Amicus argues the FAA lacks authority under section 

44701(a)(5) to proscribe the non-violent passenger conduct 

regulated by the Interference Rule. Our prior interpretation of 

the statute dictates otherwise. In Bargmann v. Helms, 715

F.2d 638 (D.C. Cir. 1983), we reviewed the FAA’s denial of a 

rulemaking petition seeking to require upgraded medical kits

on commercial aircraft. The FAA had denied the rulemaking 

petition on grounds that it had no authority to require 

upgraded kits. See 715 F.2d at 639–40. “[I]n light of the 

broad statutory mandate under which the FAA operates,” we 

found the FAA’s “attempt to limit” its power “unreasonable.” 

Id. at 642. 

We focused on Congress’s grant of authority in section 

601(a)(6) of the 1958 Act, which authorizes “rules or 

regulations . . . governing other practices, methods, and 

procedure, as the Administrator may find necessary to provide 

adequately for national security and safety in air commerce.” 

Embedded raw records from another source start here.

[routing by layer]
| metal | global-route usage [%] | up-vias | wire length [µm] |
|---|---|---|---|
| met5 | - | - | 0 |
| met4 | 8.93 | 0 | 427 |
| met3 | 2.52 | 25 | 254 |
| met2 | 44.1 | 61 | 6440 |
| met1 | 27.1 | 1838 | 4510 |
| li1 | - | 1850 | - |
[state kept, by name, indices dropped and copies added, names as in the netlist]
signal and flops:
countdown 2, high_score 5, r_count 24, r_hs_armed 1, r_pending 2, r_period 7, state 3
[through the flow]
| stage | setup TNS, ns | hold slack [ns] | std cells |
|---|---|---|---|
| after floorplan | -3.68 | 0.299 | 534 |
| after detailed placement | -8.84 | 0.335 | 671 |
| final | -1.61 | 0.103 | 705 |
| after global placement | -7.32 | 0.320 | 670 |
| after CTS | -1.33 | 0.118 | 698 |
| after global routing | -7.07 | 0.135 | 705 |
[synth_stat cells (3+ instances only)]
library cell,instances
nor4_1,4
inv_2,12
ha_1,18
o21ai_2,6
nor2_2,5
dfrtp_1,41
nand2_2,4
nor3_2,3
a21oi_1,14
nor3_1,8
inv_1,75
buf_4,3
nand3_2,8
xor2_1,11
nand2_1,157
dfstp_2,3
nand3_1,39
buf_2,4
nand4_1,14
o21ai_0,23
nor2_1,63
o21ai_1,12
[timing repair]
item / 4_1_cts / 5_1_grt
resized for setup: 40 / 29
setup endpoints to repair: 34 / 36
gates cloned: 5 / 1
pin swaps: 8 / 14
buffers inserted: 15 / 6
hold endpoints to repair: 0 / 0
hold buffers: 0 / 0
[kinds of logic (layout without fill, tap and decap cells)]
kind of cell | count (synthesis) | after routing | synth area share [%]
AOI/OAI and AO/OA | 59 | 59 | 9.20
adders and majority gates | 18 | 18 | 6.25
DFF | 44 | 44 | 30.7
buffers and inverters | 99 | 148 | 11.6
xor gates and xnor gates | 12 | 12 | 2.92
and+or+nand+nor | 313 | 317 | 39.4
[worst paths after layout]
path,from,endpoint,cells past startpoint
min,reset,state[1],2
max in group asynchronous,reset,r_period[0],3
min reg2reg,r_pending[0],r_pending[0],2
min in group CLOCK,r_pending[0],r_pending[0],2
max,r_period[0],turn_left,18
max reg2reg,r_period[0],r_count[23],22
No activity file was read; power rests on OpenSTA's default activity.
**src/rtl/mem_arbiter.sv**
```systemverilog
// mem_arbiter: merges two requester byte streams into one controller stream.
// Arbitration happens per packet, round-robin. A 1-bit tag FIFO remembers
// which requester issued each read, so every read response returns to that
// requester.
//
// state | meaning
// IDLE  | ctl_empty=1; grant a requester, or sit in the one-cycle hold after a packet
// CMD   | pass the command byte from the granted requester
// LEN   | ctl_empty=1; decode the command byte now on ctl_dout
// BODY  | pass the remaining address/data bytes of the packet
module mem_arbiter #(
  parameter int WIDTH     = 8,
  parameter int TAG_DEPTH = 8
) (
  input  logic             clk,
  input  logic             rst,
  input  logic             req0_empty,
  input  logic             req1_empty,
  input  logic [WIDTH-1:0] req0_dout,
  input  logic [WIDTH-1:0] req1_dout,
  output logic             req0_rd_en,
  output logic             req1_rd_en,
  input  logic             rsp0_full,
  input  logic             rsp1_full,
  output logic [WIDTH-1:0] rsp0_din,
  output logic [WIDTH-1:0] rsp1_din,
  output logic             rsp0_wr_en,
  output logic             rsp1_wr_en,
  output logic             ctl_empty,
  output logic [WIDTH-1:0] ctl_dout,
  input  logic             ctl_rd_en,
  output logic             ctl_full,
  input  logic [WIDTH-1:0] ctl_din,
  input  logic             ctl_wr_en,
  output logic [1:0]       state
);

  localparam int PTR_W = (TAG_DEPTH > 1) ? $clog2(TAG_DEPTH) : 1;
  localparam int CNT_W = $clog2(TAG_DEPTH + 1);
  localparam logic [CNT_W-1:0] CNT_FULL = CNT_W'(TAG_DEPTH);
  localparam logic [CNT_W-1:0] CNT_ONE  = CNT_W'(1);
  localparam logic [PTR_W-1:0] PTR_ONE  = PTR_W'(1);
  localparam logic [WIDTH-1:0] BYTE_WR  = WIDTH'(49);
  localparam logic [WIDTH-1:0] BYTE_RD  = WIDTH'(48);

  typedef enum logic [1:0] {
    ST_IDLE = 2'd0,
    ST_CMD  = 2'd1,
    ST_LEN  = 2'd2,
    ST_BODY = 2'd3
  } state_t;

  state_t           state_q, state_d;
  logic             hold_q, hold_d;
  logic             g_q, g_d;
  logic             last_q, last_d;
  logic [1:0]       rem_q, rem_d;

  logic             tag_mem [TAG_DEPTH];
  logic [PTR_W-1:0] head_q, tail_q;
  logic [CNT_W-1:0] cnt_q;
  logic             tag_push, tag_pop, head_tag;

  logic             sel_empty, rd_hs, rd_g;

  assign sel_empty = g_q ? req1_empty : req0_empty;
  assign rd_hs     = ctl_rd_en & ~sel_empty;
  assign ctl_dout  = g_q ? req1_dout : req0_dout;
  assign req0_rd_en = rd_g & ~g_q;
  assign req1_rd_en = rd_g & g_q;
  assign state     = state_q;

  // Response routing: the tag at the head selects the requester TX FIFO.
  assign head_tag   = tag_mem[head_q];
  assign ctl_full   = (cnt_q == '0) ? 1'b1 : (head_tag ? rsp1_full : rsp0_full);
  assign tag_pop    = ctl_wr_en & ~ctl_full;
  assign rsp0_wr_en = tag_pop & ~head_tag;
  assign rsp1_wr_en = tag_pop & head_tag;
  assign rsp0_din   = ctl_din;
  assign rsp1_din   = ctl_din;

  // Packet FSM next-state, grant and pass-through control.
  always_comb begin
    state_d   = state_q;
    hold_d    = hold_q;
    g_d       = g_q;
    last_d    = last_q;
    rem_d     = rem_q;
    ctl_empty = 1'b1;
    rd_g      = 1'b0;
    tag_push  = 1'b0;
    case (state_q)
      ST_IDLE: begin
        if (hold_q) begin
          // g is still held here so the last popped byte stays on ctl_dout.
          last_d = g_q;
          hold_d = 1'b0;
        end else if ((cnt_q < CNT_FULL) && (~req0_empty || ~req1_empty)) begin
          g_d     = (~req0_empty && ~req1_empty) ? ~last_q : req0_empty;
          state_d = ST_CMD;
        end
      end
      ST_CMD: begin
        ctl_empty = sel_empty;
        rd_g      = rd_hs;
        if (rd_hs) state_d = ST_LEN;
      end
      ST_LEN: begin
        if (ctl_dout == BYTE_WR) begin
          rem_d   = 2'd2;
          state_d = ST_BODY;
        end else if (ctl_dout == BYTE_RD) begin
          rem_d    = 2'd1;
          tag_push = 1'b1;
          state_d  = ST_BODY;
        end else begin
          rem_d   = 2'd0;
          state_d = ST_IDLE;
          hold_d  = 1'b1;
        end
      end
      ST_BODY: begin
        ctl_empty = sel_empty;
        rd_g      = rd_hs;
        if (rd_hs) begin
          rem_d = rem_q - 2'd1;
          if (rem_q == 2'd1) begin
            state_d = ST_IDLE;
            hold_d  = 1'b1;
          end
        end
      end
      default: state_d = ST_IDLE;
    endcase
  end

  // FSM and grant registers.
  always_ff @(posedge clk or negedge rst) begin
    if (!rst) begin
      state_q <= ST_IDLE;
      hold_q  <= 1'b0;
      g_q     <= 1'b0;
      last_q  <= 1'b1;
      rem_q   <= 2'd0;
    end else begin
      state_q <= state_d;
      hold_q  <= hold_d;
      g_q     <= g_d;
      last_q  <= last_d;
      rem_q   <= rem_d;
    end
  end

  // Tag FIFO pointers and occupancy; simultaneous push and pop keep the count.
  always_ff @(posedge clk or negedge rst) begin
    if (!rst) begin
      head_q <= '0;
      tail_q <= '0;
      cnt_q  <= '0;
    end else begin
      if (tag_push) tail_q <= tail_q + PTR_ONE;
      if (tag_pop)  head_q <= head_q + PTR_ONE;
      case ({tag_push, tag_pop})
        2'b10:   cnt_q <= cnt_q + CNT_ONE;
        2'b01:   cnt_q <= cnt_q - CNT_ONE;
        default: cnt_q <= cnt_q;
      endcase
    end
  end

  // Tag storage; contents are meaningless while the count is zero.
  always_ff @(posedge clk) begin
    if (tag_push) tag_mem[tail_q] <= g_q;
  end

endmodule

```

Though that language did not “constitute a general welfare 

clause, giving the FAA authority over virtually all aspects of 

life on board commercial aircraft,” we determined that its

“proper scope . . . must comport with the broad language in 

which Congress couched its delegation of authority.” Id.

That broad language conveyed a clear meaning: “The Act, by 

its terms, empowers the Administrator to promulgate 

regulations reasonably related to safety in flight.” Id.

(emphasis added). 

Legislative history supported that conclusion. The 1958 

Act gave “the FAA ‘plenary authority to [m]ake and enforce 

safety regulations governing the design and operation of civil 

aircraft’ in order to ensure the ‘maximum possible safety.’” 

Id. (quoting H.R. Rep. No. 85-2360, at 3741–42); see id.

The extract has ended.